Surrogate model-based parameter estimation framework of physics-based model for vanadium redox flow batteries

A physics-based model evaluates the electrochemical kinetics of cells and characterizes the material properties comprising vanadium redox flow batteries (VRFBs). This study proposes a parameter estimation framework for a physics-based model using a surrogate modeling approach. The surrogate model is constructed by establishing a statistical relationship between the sampled parameter sets to be estimated and the voltage obtained from a partial differential equation (PDE)-based model using polynomial chaos expansion (PCE). The electrode-related parameters – specific surface area and reaction rate constant at the negative and positive electrodes – are selected to compare two VRFBs with different electrode materials. The distributions of the estimated parameters are obtained by repeatedly applying a genetic algorithm that optimizes the candidate parameter set to fit the surrogate model outputs to the experimental results. The specific surface area, reaction rate constants for the negative and positive electrode for the mesoporous graphite felt (mp-GF) electrode, which demonstrates superior performance, are estimated to be higher than those of the thermal-treated graphite felt (TGF) electrode.
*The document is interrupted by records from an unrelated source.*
Context: an optimization exercise on an open-source flow, tuned for small area, a short achievable clock period and few clock cycles per item. The choices shown serve that exercise and are no tape-out recipe. No functional check of the RTL was part of any run shown here. Power is estimated from default activity; no workload was simulated.

==> flow/design.v, too long to show whole: its modules and the start of the top module <==
// module mag_preamble: 2023 lines
module mag_preamble (
    input  wire        clk,
    input  wire        rst,           
    input  wire        in_valid,
    output wire        in_ready,
    input  wire [7:0]  in_i,
    input  wire [7:0]  in_q,
    output wire        out_valid,
    input  wire        out_ready,
    output wire [15:0] out_mag,
    output wire [3:0]  out_verdict
);
  // ...
==> flow/flow/run.sh <==
#!/bin/bash
bash standard.sh SETUP_SLACK_MARGIN=8.6 CTS_CLUSTER_SIZE=24 CTS_CLUSTER_DIAMETER=100 CORE_UTILIZATION=55 PLACE_DENSITY=0.68 finish > standard.log 2>&1
==> flow/standard.sh <==
#!/bin/bash
# synth_recipe.tcl (not shown) runs the flow's synth.tcl, then flattens the netlist and writes it again
# the make line also repeats each setting of config.mk as NAME=value (left out here)
make -C /OpenROAD-flow-scripts/flow DESIGN_CONFIG=/design/flow/config.mk WORK_HOME=/design/flow/orfs CLKGATE_MAP_FILE= SYNTH_SCRIPT=/design/flow/synth_recipe.tcl "${@:-finish}"
==> flow/config.mk <==
export PLATFORM = sky130hd
export DESIGN_NAME = mag_preamble
export DESIGN_NICKNAME = mag_preamble
export VERILOG_FILES = /design/flow/design.v
export SDC_FILE = /design/flow/constraint.sdc
export NUM_CORES = 4
export LEC_CHECK = 0
export CAP_MARGIN = 20
export CORE_MARGIN = 2
export CORE_UTILIZATION = 40
export SLEW_MARGIN = 20
==> flow/constraint.sdc <==
create_clock -name core_clock -period 12.0 [get_ports {clk}]
set_input_delay 2.4000 -clock core_clock [delete_from_list [all_inputs] [get_ports {clk}]]
set_output_delay 2.4000 -clock core_clock [all_outputs]
set_load 0.01 [all_outputs]
==> impl_results.md, run 1 <==
- Status: no timing/DRC/antenna violations
- Share of cells above drive strength 1: 0.0694
- Clk buf depth: 3
- FF/Latch Area: 20,600 um^2
- Remaining global-route overflow: 0
- Crit path kind: flip-flop to flip-flop
- FF-to-FF End: psum[16]
- Worst Hold Depth: 0
- RSZ-0062 raised after global routing: yes
- Worst setup path start: h1[2]
- Die X: 278 um
- Max incr delay on CP: ~0.5 ns
- VDD IR-drop max: 0.000264 V
- Met1 Usage GRT: 0.279
- Fin crit share: 0.305
- Power Clock: roughly 1.5 mW
- Largest delay share family, worst path: compound AO/OA/AOI/OAI gates
- CP max FO: 3
- #FFs+latches synth: ~790
- CTS root buf: clkbuf_16
- GRT Total Usage: 0.201
- Input/output buffers: 41
- Fraction of area in multi-input gates: 0.437
- Req. time, crit path: 12.53 ns
- Synth Area in Compound Gates: 0.105
- Critical-path top delay cell: fa_1
- Routed Antenna Nets: 0
- CP bufs+invs: 0
==> run 2, diff against run 1 <==
--- a/flow/design.v
+++ b/flow/design.v
@@ -1184,16 +1184,17 @@
     always @(posedge clk) begin
         if (rst_w)    m_v <= 1'b0;
         else if (run) m_v <= s13_v;
         if (run) m_mag <= mag_nx;
     end
     wire        arrive = run & m_v & ~rst_w;
     wire [15:0] x = m_mag;
     reg  [15:0] h1, h2, h3, h4, h5, h6, h7, h8, h9, h10, h11;
+    reg  [16:0] pair;         
     reg  [17:0] psum;         
     reg  [17:0] nsum;         
     reg  [17:0] m3;           
     reg  [10:1] g1h;
     reg  [9:1]  l1h;
     reg  [5:1]  p4h;
     reg  [5:1]  p;
     reg  [2:0]  e1, e2, e3, e4;
@@ -1738,50 +1739,76 @@
     end
     reg [3:0] verdict;
     always @(*) begin
         if (e4 != 3'd0 && e4 != 3'd7) verdict = {1'b0, e4};
         else if (!p6n)                verdict = 4'd7;
         else if (e4 == 3'd7)          verdict = 4'd8;
         else                          verdict = 4'd0;
     end
-    wire pq_h73_s = h8[0] ^ h6[0];
-    wire pq_h73_c = h8[0] & h6[0];
-    wire pq_f74_s = h8[1] ^ h6[1] ^ h1[1];
-    wire pq_f74_c = (h8[1] & h6[1]) | (h8[1] & h1[1]) | (h6[1] & h1[1]);
-    wire pq_f75_s = h8[2] ^ h6[2] ^ h1[2];
-    wire pq_f75_c = (h8[2] & h6[2]) | (h8[2] & h1[2]) | (h6[2] & h1[2]);
-    wire pq_f76_s = h8[3] ^ h6[3] ^ h1[3];
-    wire pq_f76_c = (h8[3] & h6[3]) | (h8[3] & h1[3]) | (h6[3] & h1[3]);
-    wire pq_f77_s = h8[4] ^ h6[4] ^ h1[4];
-    wire pq_f77_c = (h8[4] & h6[4]) | (h8[4] & h1[4]) | (h6[4] & h1[4]);
-    wire pq_f78_s = h8[5] ^ h6[5] ^ h1[5];
-    wire pq_f78_c = (h8[5] & h6[5]) | (h8[5] & h1[5]) | (h6[5] & h1[5]);
-    wire pq_f79_s = h8[6] ^ h6[6] ^ h1[6];
-    wire pq_f79_c = (h8[6] & h6[6]) | (h8[6] & h1[6]) | (h6[6] & h1[6]);
-    wire pq_f80_s = h8[7] ^ h6[7] ^ h1[7];
-    wire pq_f80_c = (h8[7] & h6[7]) | (h8[7] & h1[7]) | (h6[7] & h1[7]);
-    wire pq_f81_s = h8[8] ^ h6[8] ^ h1[8];
-    wire pq_f81_c = (h8[8] & h6[8]) | (h8[8] & h1[8]) | (h6[8] & h1[8]);
-    wire pq_f82_s = h8[9] ^ h6[9] ^ h1[9];
-    wire pq_f82_c = (h8[9] & h6[9]) | (h8[9] & h1[9]) | (h6[9] & h1[9]);
-    wire pq_f83_s = h8[10] ^ h6[10] ^ h1[10];
-    wire pq_f83_c = (h8[10] & h6[10]) | (h8[10] & h1[10]) | (h6[10] & h1[10]);
-    wire pq_f84_s = h8[11] ^ h6[11] ^ h1[11];
-    wire pq_f84_c = (h8[11] & h6[11]) | (h8[11] & h1[11]) | (h6[11] & h1[11]);
-    wire pq_f85_s = h8[12] ^ h6[12] ^ h1[12];
-    wire pq_f85_c = (h8[12] & h6[12]) | (h8[12] & h1[12]) | (h6[12] & h1[12]);
-    wire pq_f86_s = h8[13] ^ h6[13] ^ h1[13];
-    wire pq_f86_c = (h8[13] & h6[13]) | (h8[13] & h1[13]) | (h6[13] & h1[13]);
-    wire pq_f87_s = h8[14] ^ h6[14] ^ h1[14];
-    wire pq_f87_c = (h8[14] & h6[14]) | (h8[14] & h1[14]) | (h6[14] & h1[14]);
-    wire pq_f88_s = h8[15] ^ h6[15] ^ h1[15];
-    wire pq_f88_c = (h8[15] & h6[15]) | (h8[15] & h1[15]) | (h6[15] & h1[15]);
-    wire [17:0] padd_a = {1'b0, pq_f88_c, pq_f87_c, pq_f86_c, pq_f85_c, pq_f84_c, pq_f83_c, pq_f82_c, pq_f81_c, pq_f80_c, pq_f79_c, pq_f78_c, pq_f77_c, pq_f76_c, pq_f75_c, pq_f74_c, pq_h73_c, pq_h73_s};
-    wire [17:0] padd_b = {1'b0, 1'b0, pq_f88_s, pq_f87_s, pq_f86_s, pq_f85_s, pq_f84_s, pq_f83_s, pq_f82_s, pq_f81_s, pq_f80_s, pq_f79_s, pq_f78_s, pq_f77_s, pq_f76_s, pq_f75_s, pq_f74_s, h1[0]};
+    wire [16:0] gadd_a = {1'b0, h7};
+    wire [16:0] gadd_b = {1'b0, h5};
+    wire [16:0] gadd_p = gadd_a ^ gadd_b;
+    wire [16:0] gadd_g = gadd_a & gadd_b;
+    wire gadd_g0c = gadd_g[0] | (gadd_p[0] & 1'b0);
+    wire gadd_G1 = gadd_g[1] | (gadd_p[1] & gadd_g0c);
+    wire gadd_G2 = gadd_g[3] | (gadd_p[3] & gadd_g[2]);
+    wire gadd_P2 = gadd_p[3] & gadd_p[2];
+    wire gadd_G3 = gadd_g[5] | (gadd_p[5] & gadd_g[4]);
+    wire gadd_P3 = gadd_p[5] & gadd_p[4];
+    wire gadd_G4 = gadd_g[7] | (gadd_p[7] & gadd_g[6]);
+    wire gadd_P4 = gadd_p[7] & gadd_p[6];
+    wire gadd_G5 = gadd_g[9] | (gadd_p[9] & gadd_g[8]);
+    wire gadd_P5 = gadd_p[9] & gadd_p[8];
+    wire gadd_G6 = gadd_g[11] | (gadd_p[11] & gadd_g[10]);
+    wire gadd_P6 = gadd_p[11] & gadd_p[10];
+    wire gadd_G7 = gadd_g[13] | (gadd_p[13] & gadd_g[12]);
+    wire gadd_P7 = gadd_p[13] & gadd_p[12];
+    wire gadd_G8 = gadd_g[15] | (gadd_p[15] & gadd_g[14]);
+    wire gadd_P8 = gadd_p[15] & gadd_p[14];
+    wire gadd_G9 = gadd_g[2] | (gadd_p[2] & gadd_G1);
+    wire gadd_G10 = gadd_G2 | (gadd_P2 & gadd_G1);
+    wire gadd_G11 = gadd_g[6] | (gadd_p[6] & gadd_G3);
+    wire gadd_P11 = gadd_p[6] & gadd_P3;
+    wire gadd_G12 = gadd_G4 | (gadd_P4 & gadd_G3);
+    wire gadd_P12 = gadd_P4 & gadd_P3;
+    wire gadd_G13 = gadd_g[10] | (gadd_p[10] & gadd_G5);
+    wire gadd_P13 = gadd_p[10] & gadd_P5;
+    wire gadd_G14 = gadd_G6 | (gadd_P6 & gadd_G5);
+    wire gadd_P14 = gadd_P6 & gadd_P5;
+    wire gadd_G15 = gadd_g[14] | (gadd_p[14] & gadd_G7);
+    wire gadd_P15 = gadd_p[14] & gadd_P7;
+    wire gadd_G16 = gadd_G8 | (gadd_P8 & gadd_G7);
+    wire gadd_P16 = gadd_P8 & gadd_P7;
+    wire gadd_G17 = gadd_g[4] | (gadd_p[4] & gadd_G10);
+    wire gadd_G18 = gadd_G3 | (gadd_P3 & gadd_G10);
+    wire gadd_G19 = gadd_G11 | (gadd_P11 & gadd_G10);
+    wire gadd_G20 = gadd_G12 | (gadd_P12 & gadd_G10);
+    wire gadd_G21 = gadd_g[12] | (gadd_p[12] & gadd_G14);
+    wire gadd_P21 = gadd_p[12] & gadd_P14;
+    wire gadd_G22 = gadd_G7 | (gadd_P7 & gadd_G14);
+    wire gadd_P22 = gadd_P7 & gadd_P14;
+    wire gadd_G23 = gadd_G15 | (gadd_P15 & gadd_G14);
+    wire gadd_P23 = gadd_P15 & gadd_P14;
+    wire gadd_G24 = gadd_G16 | (gadd_P16 & gadd_G14);
+    wire gadd_P24 = gadd_P16 & gadd_P14;
+    wire gadd_G25 = gadd_g[8] | (gadd_p[8] & gadd_G20);
+    wire gadd_G26 = gadd_G5 | (gadd_P5 & gadd_G20);
+    wire gadd_G27 = gadd_G13 | (gadd_P13 & gadd_G20);
+    wire gadd_G28 = gadd_G14 | (gadd_P14 & gadd_G20);
+    wire gadd_G29 = gadd_G21 | (gadd_P21 & gadd_G20);
+    wire gadd_G30 = gadd_G22 | (gadd_P22 & gadd_G20);
+    wire gadd_G31 = gadd_G23 | (gadd_P23 & gadd_G20);
+    wire gadd_G32 = gadd_G24 | (gadd_P24 & gadd_G20);
+    wire gadd_G33 = gadd_g[16] | (gadd_p[16] & gadd_G32);
+    wire [16:0] gadd_c = {gadd_G32, gadd_G31, gadd_G30, gadd_G29, gadd_G28, gadd_G27, gadd_G26, gadd_G25, gadd_G20, gadd_G19, gadd_G18, gadd_G17, gadd_G10, gadd_G9, gadd_G1, gadd_g0c, 1'b0};
+    wire [16:0] gadd_s = gadd_p ^ gadd_c;
+    wire gadd_co = gadd_G33;
+    wire [17:0] padd_a = {1'b0, pair};
+    wire [17:0] padd_b = {2'b00, h1};
     wire [17:0] padd_p = padd_a ^ padd_b;
     wire [17:0] padd_g = padd_a & padd_b;
     wire padd_g0c = padd_g[0] | (padd_p[0] & 1'b0);
     wire padd_G1 = padd_g[1] | (padd_p[1] & padd_g0c);
     wire padd_G2 = padd_g[3] | (padd_p[3] & padd_g[2]);
     wire padd_P2 = padd_p[3] & padd_p[2];
     wire padd_G3 = padd_g[5] | (padd_p[5] & padd_g[4]);
     wire padd_P3 = padd_p[5] & padd_p[4];
@@ -1959,28 +1986,30 @@
     wire [17:0] m3add_s = m3add_p ^ m3add_c;
     wire m3add_co = m3add_G35;
     always @(posedge clk) begin
         if (rst_w) begin
             h1 <= 16'd0; h2 <= 16'd0; h3 <= 16'd0; h4 <= 16'd0; h5 <= 16'd0;
             h6 <= 16'd0; h7 <= 16'd0; h8 <= 16'd0; h9 <= 16'd0; h10 <= 16'd0;
             h11 <= 16'd0;
             nsum <= 18'd0;
+            pair <= 17'd0;
             psum <= 18'd0;
             m3   <= 18'd0;
             g1h <= 10'd0;
             l1h <= 9'd0;
             p4h <= 5'd0;
             p   <= 5'd0;
             e1 <= 3'd1; e2 <= 3'd1; e3 <= 3'd1; e4 <= 3'd1;
         end else if (arrive) begin
             h1 <= x;  h2 <= h1; h3 <= h2; h4 <= h3; h5 <= h4;
             h6 <= h5; h7 <= h6; h8 <= h7; h9 <= h8; h10 <= h9;
             h11 <= h10;
             nsum <= nadd2_s;
+            pair <= gadd_s;
             psum <= padd_s;
             m3   <= m3add_s;
             g1h <= {g1h[9:1], g1};
             l1h <= {l1h[8:1], l1};
             p4h <= {p4h[4:1], p4n};
             p   <= {p5n, p4n, p3n, p2n, g1};
             e1 <= e0; e2 <= e1; e3 <= e2; e4 <= e3;
         end
==> impl_results.md, run 2 <==
- Register area share after synthesis: 0.499 (about the same)
- Critical Path, Cell by Cell: buf_6 (was fa_1, ha_1, nor2b_4, o31a_1, o311a_1, o31a_1, o41a_1, a41o_1, o21ai_1, nand2b_1, ha_2, nand2_1, a21oi_1)
- Ys Warns: 1 (unchanged)
- Clk pwr share: 0.114 (was 0.109)
- Sw Pwr: 5.00 mW (was 4.96 mW)
- Yosys top cell area share: 0.344 (was 0.349)
- VDD IR-drop max: 0.000244 V (was 0.000264 V)
- Fin crit share: 0.298 (was 0.305)
- Antenna violations before repair: 3 (was 0)
- DP HPWL: 58.1 mm (was 52.7 mm)
- Top Usage Layer GRT: met2 (unchanged)
- Clk latency of the worst-skew pair: 0.63 ns (was 0.60 ns)
- Max Slew Vio Count: 0 (unchanged)
- Flop pwr share: 0.376 (was 0.365)
- Crit path kind: flip-flop to output port (was flip-flop to flip-flop)
- Switching Share: 0.371 (was 0.368)
- GRT Total Usage: 0.214 (was 0.201)
- Most frequent cells in the layout: nand2_1, edfxtp_1, ha_1 (unchanged)
- Largest net degree at the start of global routing: 242 (was 193)
- Setup TNS: 0 ns (unchanged)
- DRT Wirelength: 84.8 mm (was 77.6 mm)
- Biggest regs: c_x: 26 flops, s1_x: 20 flops (unchanged)
- Initial DRC Count: 1,850 (was 1,641)
- Crit path DAT: 1.18 ns (was 4.19 ns)
- Combinational group share of total power: 0.510 (was 0.526)
- Input/output buffers: 41 (unchanged)
- Worst setup EP type: output port (was flip-flop)
- First-pass GRT wire length: 134 mm (was 128 mm)
- Drt pass-1 iters: 5 (unchanged)
- Hold Buf Count CTS: 0 (unchanged)
- Avg WL per Cell: 17.2 um (was 16.1 um)
- Multiplexer share of the synthesized area: 0.00552 (was 0.00560)
- #FFs+latches synth: 806 (was 789)
- Drc violations: 0 (unchanged)
- Pleak: 18.2 nW (about the same)
- IO Pins: 42 (unchanged)
- Share of cells above drive strength 1: 0.0613 (was 0.0694)
- RSZ-0062 raised after global routing: yes (unchanged)
- PwrDens: 297 nW/um^2 (was 301 nW/um^2)
- Top reg by flops: c_x (unchanged)
- Synth Area in Compound Gates: 0.104 (was 0.105)
- Starting Density: 0.554 (was 0.555)
- Final count of hold timing violations: 0 (unchanged)
- Die X: 280 um (was 278 um)
- Row Count: 101 (was 100)
- Post-Syn Area: 41,900 um^2 (was 41,300 um^2)
- Total of max-cap violations: 0 (unchanged)
- Clk_skew: 0.0413 ns (was 0.0369 ns)
- Critical-path top delay cell: dfxtp_4 (was fa_1)
- Fmax: 279 MHz (was 273 MHz)
- Antenna cells: 0 (unchanged)
- TritonCTS clock tree: done (unchanged)
- Clock sink count: 806 (was 789)
- Met2 usage: 0.351 (was 0.343)
- Commonest non-fill, non-tap cell in the layout: nand2_1 (unchanged)
- Max incr delay on CP: 0.43 ns (was 0.50 ns)
- Met1 Usage GRT: 0.307 (was 0.279)
- Clk buf depth: 3 (unchanged)
- CP max FO: 1 (was 3)
- Hold Path Class: flip-flop to flip-flop (unchanged)
- Die area: 78,500 um^2 (was 77,300 um^2)
- Die Ht: 280 um (was 278 um)
- Final hold slack: 0.422 ns (was 0.423 ns)
- Post-Synth Simple-Gate Area: 0.117 (was 0.112)
- CTS root buf: clkbuf_16 (unchanged)
- CP startpoint kind: flip-flop (unchanged)
- Worst Max-Slew Pin Slew: 1.19 ns (was 1.20 ns)
- Worst-path clk slew: 0.10 ns (about the same)
- Worst path depth: 1 (was 13)
- Reg2reg path depth: 12 (was 13)
- Vias in the first global route: 25,387 (was 25,428)
- Final min period: 3.58 ns (was 3.66 ns)
- Placer's final routability congestion estimate: 0.840 (was 0.810)
- Async SR Flop Fraction: 0 (unchanged)
- Worst Hold Depth: 0 (unchanged)
- CTS Buf Count: 40 (was 39)
- Nets: 4,461 (was 4,382)
- Synth Area in XOR/XNOR: 0.0647 (was 0.0655)
- Remaining global-route overflow: 0 (unchanged)
- H-tree depth: 2 (unchanged)
- Largest register FFs: 26 (unchanged)
- CP bufs+invs: 1 (was 0)
- Final setup fails: 0 (unchanged)
- Largest delay share family, worst path: flip-flops (was compound AO/OA/AOI/OAI gates)
- Area grow syn2layout: 8.25% (was 8.60%)
- Syn Inst Count: 3,895 (was 3,790)
- Top post-synthesis cells by area: edfxtp_1, dfxtp_1, ha_1, nand2_1, xnor2_1 (was edfxtp_1, dfxtp_1, ha_1, nand2_1, fa_1)
- Routed Antenna Nets: 0 (unchanged)
- DR vias: 27,139 (was 26,441)
- Cell taking the most area after synthesis: edfxtp_1 (unchanged)
- DR vias/cell: 5.51 (was 5.48)
- Fill cells: 6,199 (was 6,097)
- Most common cell in the netlist: nand2_1 (unchanged)
- Internal Power: 8.48 mW (was 8.54 mW)
- Slew margin rel.: 0.205 (was 0.198)
- Req. time, crit path: 9.60 ns (was 12.53 ns)
- Status: no timing/DRC/antenna violations (unchanged)
- Routing usage on met3: 0.0185 (was 0.0167)
- Syn_area_per_cell: 10.8 um^2 (was 10.9 um^2)
- Top cells by count, synth: nand2_1, edfxtp_1, ha_1 (unchanged)
- Most used DFF post-synth: edfxtp_1 (unchanged)
- EDFF count, synth: 480 (unchanged)
- Syn Nets: 4,435 (was 4,327)
- Unique masters post-synth: 70 (was 81)
- Adder-cell area share of the yosys netlist: 0.172 (was 0.176)
- Largest family of logic cells by synthesized area: adder cells (unchanged)
- Core area: 75,700 um^2 (was 74,400 um^2)
run 2: changes by cell type in the layout (fill, tap and decap cells not counted), moves of 13 or more:
| cell | previous run | this run |
|---|---|---|
| o21ai_0 | 47 | 97 |
| nor2_1 | 147 | 177 |
| o21ai_1 | 27 | 2 |
| ha_1 | 401 | 419 |
| a21o_1 | 72 | 55 |
| nand3_1 | 34 | 50 |
| buf_4 | 80 | 65 |
| dfxtp_1 | 288 | 301 |
run 2: final cells by class:
| type | instances | area (um^2) | share of cell area |
|---|---|---|---|
| clock buffers | 62 | 1080 | 0.0239 |
| clock inverters | 8 | 91.3 | 0.00201 |
| inverters | 275 | 1040 | 0.0228 |
| multi-input cells | 2683 | 19800 | 0.437 |
| flip-flops and latches | 806 | 21000 | 0.463 |
| well taps | 978 | 1220 | 0.0270 |
| repair buffers | 115 | 1100 | 0.0243 |
run 2: logic make-up after synthesis:
group                    count (synthesis)
adder cells (fa/ha/maj)                520
flip-flops                             806
AO/OA/AOI/OAI                          715
multiplexers                            23
buffers and inverters                  410
AND/OR/NAND/NOR                       1111
XOR/XNOR                               310
run 2: layer usage:
metal | vias up | share of wire
li1 | 13563 | -
met1 | 12994 | 0.46
met2 | 493 | 0.47
met3 | 89 | 0.050
met4 | 0 | 0.021
met5 | - | 0
run 2: worst paths after layout:
path              slack [ns]     start    endpoint
setup / recovery        8.42  o_mag[3]  out_mag[3]
hold / removal          0.42   s2_x[6]     s3_x[6]
hold reg to reg         0.42   s2_x[6]     s3_x[6]
setup reg to reg        8.52    b_n[2]     c_x[22]
run 2: stage by stage:
step	cell area [um^2]	setup slack, ns	cells	total power [mW]	util
after floorplan	42000	3.89	3895	9.88	-
after global placement	43200	7.66	4791	11.1	0.571
after detailed placement	43200	7.62	4791	11.3	0.571
after CTS	44900	8.40	4894	13.2	0.593
after global routing	45400	8.40	4927	14.6	0.600
final	45400	8.42	4927	13.5	0.600
run 2: power groups by stage:
stage | clock (mW) | combinational, mW | sequential (mW)
finish | 1.53 | 6.88 | 5.07
detailed placement | 0 | 6.12 | 5.21
floorplan | 0 | 5.07 | 4.81
global placement | 0 | 5.94 | 5.19
CTS | 1.58 | 6.47 | 5.11
global route | 1.67 | 7.81 | 5.16
run 2: what timing repair did:
action	in CTS	in global routing
resized for setup	174	43
setup endpoints to repair	98	166
gates cloned	4	1
setup buffers	29	32
pin swaps	7	34

-- re-timing with driven ports --
How much do the figures lean on ideal ports? The routed layouts below were timed once more, with nothing changed but the port constraints.
Step 1 (the two cells are an assumption about what drives the block):
set clk [get_ports {clk}]
set_driving_cell -lib_cell sky130_fd_sc_hd__clkbuf_16 $clk
set_driving_cell -lib_cell sky130_fd_sc_hd__buf_2 [delete_from_list [all_inputs] $clk]
Step 2 adds t to the input delays and takes it off the output delays; t is the mean of the earliest and latest rising clock arrival at the registers after step 1. Input paths then give back, and output paths get back, about the clock's delay inside the block.
a / b / c = ideal ports / drivers / drivers and shift; a / b = the first two.
| run | shift t [ns] | setup slack, ns | hold slack, ns | worst setup path at the end | worst data-port slew with drivers (ns) |
|---|---|---|---|---|---|
| run 1 | 0.652 | 8.341 / 8.341 / 8.011 | 0.423 / 0.423 / 0.423 | input to register | 0.05 |
| run 2 | 0.674 | 8.418 / 8.354 / 8.235 | 0.422 / 0.422 / 0.422 | input to register | 0.04 |
After both steps every run listed still meets setup and hold. The setup slack of run 1, which loses most, moves by 0.000 ns with the drivers and by -0.330 ns with both steps.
In addition, variance-based global sensitivities are analyzed for the voltage output for each parameter and operating condition using the constructed surrogate model. The specific surface area shows the highest sensitivity in all cases, indicating that it has the highest impact on the voltage magnitude and identifiability. Moreover, internal states, such as the vanadium ion concentration and volumetric current density, of VRFBs with different materials are compared using the PDE-based model with the estimated parameter set with the minimum fitness values. Although the VRFBs assembled with the mp-GF electrode exhibit more uneven state distributions, they can be charged to higher SOCs and discharged to lower SOCs compared with those assembled with the TGF electrode. Consequently, higher electrode-related parameters lead to lower overpotential and wider operating SOC range. The proposed framework helps quantify properties with restricted data and analyze the behavior of cells assembled with newly developed materials.